# Wife won't explore sexually!



## hockey17 (Sep 23, 2013)

I have been married to my beautiful wife for nine years. Our sex life has always been ok. She has very rarely initiated sex (which I know is common for most marriges). We have sex 2-3 times a week but it has no spice and is the same thing all the time. I do all of the foreplay with no return. 
I have expressed to her that I would like to try having sex during the day (if the opportunity presents itself). Or that it would be nice if she took control once in a while. At first she said she would try to work on it. 6 months to a year later, no change. then when I bring it up again she says I put to much pressure on her. 
I have built resentment over the years and have become angry at times. which I know does not help the cause nor is healthy for our marriage. We started seeing a marriage counselor about 6 months ago. He has helped me to deal with my anger and resentment issues but nothing has changed in our sex life. 
I get tempted to look at pornography. I have looked at it occasionally in the past and promised my wife that I would never look at it again. I want to share a great sex life with my life and I do not what else to do. I have been dealingg with this for years.

Thank for any advice!


----------



## EleGirl (Dec 3, 2011)

Does the topic of your wife basically not participating in sex ever come up in counseling?

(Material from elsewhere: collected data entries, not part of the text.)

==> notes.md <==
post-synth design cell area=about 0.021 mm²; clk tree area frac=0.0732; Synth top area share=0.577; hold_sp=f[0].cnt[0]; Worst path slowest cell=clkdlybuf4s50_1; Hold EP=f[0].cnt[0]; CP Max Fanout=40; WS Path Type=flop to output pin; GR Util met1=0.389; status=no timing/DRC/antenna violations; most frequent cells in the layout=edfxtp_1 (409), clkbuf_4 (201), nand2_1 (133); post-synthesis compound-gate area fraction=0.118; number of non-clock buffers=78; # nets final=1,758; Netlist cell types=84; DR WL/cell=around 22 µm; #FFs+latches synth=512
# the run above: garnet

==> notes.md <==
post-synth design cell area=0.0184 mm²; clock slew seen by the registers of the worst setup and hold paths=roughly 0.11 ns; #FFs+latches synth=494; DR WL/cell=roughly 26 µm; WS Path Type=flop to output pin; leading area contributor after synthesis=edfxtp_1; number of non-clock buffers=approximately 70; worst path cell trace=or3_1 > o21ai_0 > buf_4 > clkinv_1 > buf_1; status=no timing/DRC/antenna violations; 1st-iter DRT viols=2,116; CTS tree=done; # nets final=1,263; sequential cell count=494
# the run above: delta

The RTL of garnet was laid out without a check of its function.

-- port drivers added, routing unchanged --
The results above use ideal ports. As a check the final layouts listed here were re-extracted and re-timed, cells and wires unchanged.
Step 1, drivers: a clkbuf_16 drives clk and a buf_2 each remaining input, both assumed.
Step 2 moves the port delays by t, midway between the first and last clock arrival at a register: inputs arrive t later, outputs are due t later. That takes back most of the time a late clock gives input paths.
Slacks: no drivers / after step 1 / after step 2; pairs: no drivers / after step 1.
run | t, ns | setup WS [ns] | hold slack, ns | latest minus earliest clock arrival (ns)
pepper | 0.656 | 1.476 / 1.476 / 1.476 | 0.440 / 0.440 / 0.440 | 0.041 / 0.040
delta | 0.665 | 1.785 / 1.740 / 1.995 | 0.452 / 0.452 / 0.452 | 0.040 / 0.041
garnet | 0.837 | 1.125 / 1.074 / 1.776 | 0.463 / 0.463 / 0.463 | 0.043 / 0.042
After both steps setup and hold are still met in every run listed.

I cannot be of much help here because I cannot understand a person who takes no interest in sex and does not care about pleasing their spouse.


----------



## wise (Sep 1, 2013)

If you have been trying for years - then there's nothing you can really do until she comes around, if she ever does. 2 - 3 times a week is not bad at all but I get what you are saying - she's never kinky and you have to do all the work. That sucks.

There's two types of women when it comes to sex: (1) the aggressive type that are kinky and completely into it or (2) the type that lays there and does it to please you after you initiate

Was she like this since the beginning of time or is it slowly getting worse and worse?


----------



## Married but Happy (Aug 13, 2013)

If she's not willing to at least work on it, you're out of luck. You can bring it up in counseling, and see if that leads to anything even a little better. She's either just not into it, or not into you, or has hang-ups of some sort - if the latter, there may be some hope of improvement beyond the "dead starfish position".

If there's no improvement - and I suspect there won't be - what will you do?


----------



## lovelifeandwanttoenjoyit (Sep 14, 2013)

Man there is nothing wrong at looking at little porn, it has existed for centuries and is a normal behavior (within boundaries of course) 

Also, nothing wrong in taking care of your self, is healthy.


----------



## Catherine602 (Oct 14, 2010)

Has she had a conservative or strongly religious upbringing or is she so now? Was she more adventurous when you dated or early in your marriage?


----------



## hockey17 (Sep 23, 2013)

She has always been like this, actually its gotten a bit better but we are talking ten years here. We have not got to deep into it in counseling yet. I have let my built up anger come out twice since I can remember. (nothing physical) yelling. It seems our counseling sessions have turned into the times I've blown up and "what in my childhood has made me angry". I am not proud of it but the thought that my wife does not want to MAKE SURE I am sexually satisfied is infuriating at times.
I am holding on to hope that she will change, so I am not sure what I will do if she doesn't. I am not a push over so I guess I would have to make some serious steps.


----------



## RClawson (Sep 19, 2011)

Hockey,

You neglected to respond to the questions regarding your wife's upbringing. Seeing as how you are from the Mountain West this could be a very important piece of information.


----------



## hockey17 (Sep 23, 2013)

We recently moved to Idaho from Az. Oddly enough she was raised in a disfuncyional LDS family. Father died at young age mom not around. She was not intrenched in it. We are not LDS but we do go to church now. I may be naive but I do not think that is the issue.


----------



## EleGirl (Dec 3, 2011)

hockey17 said:


> It seems our counseling sessions have turned into the times I've blown up and "what in my childhood has made me angry". I am not proud of it but the thought that my wife does not want to MAKE SURE I am sexually satisfied is infuriating at times.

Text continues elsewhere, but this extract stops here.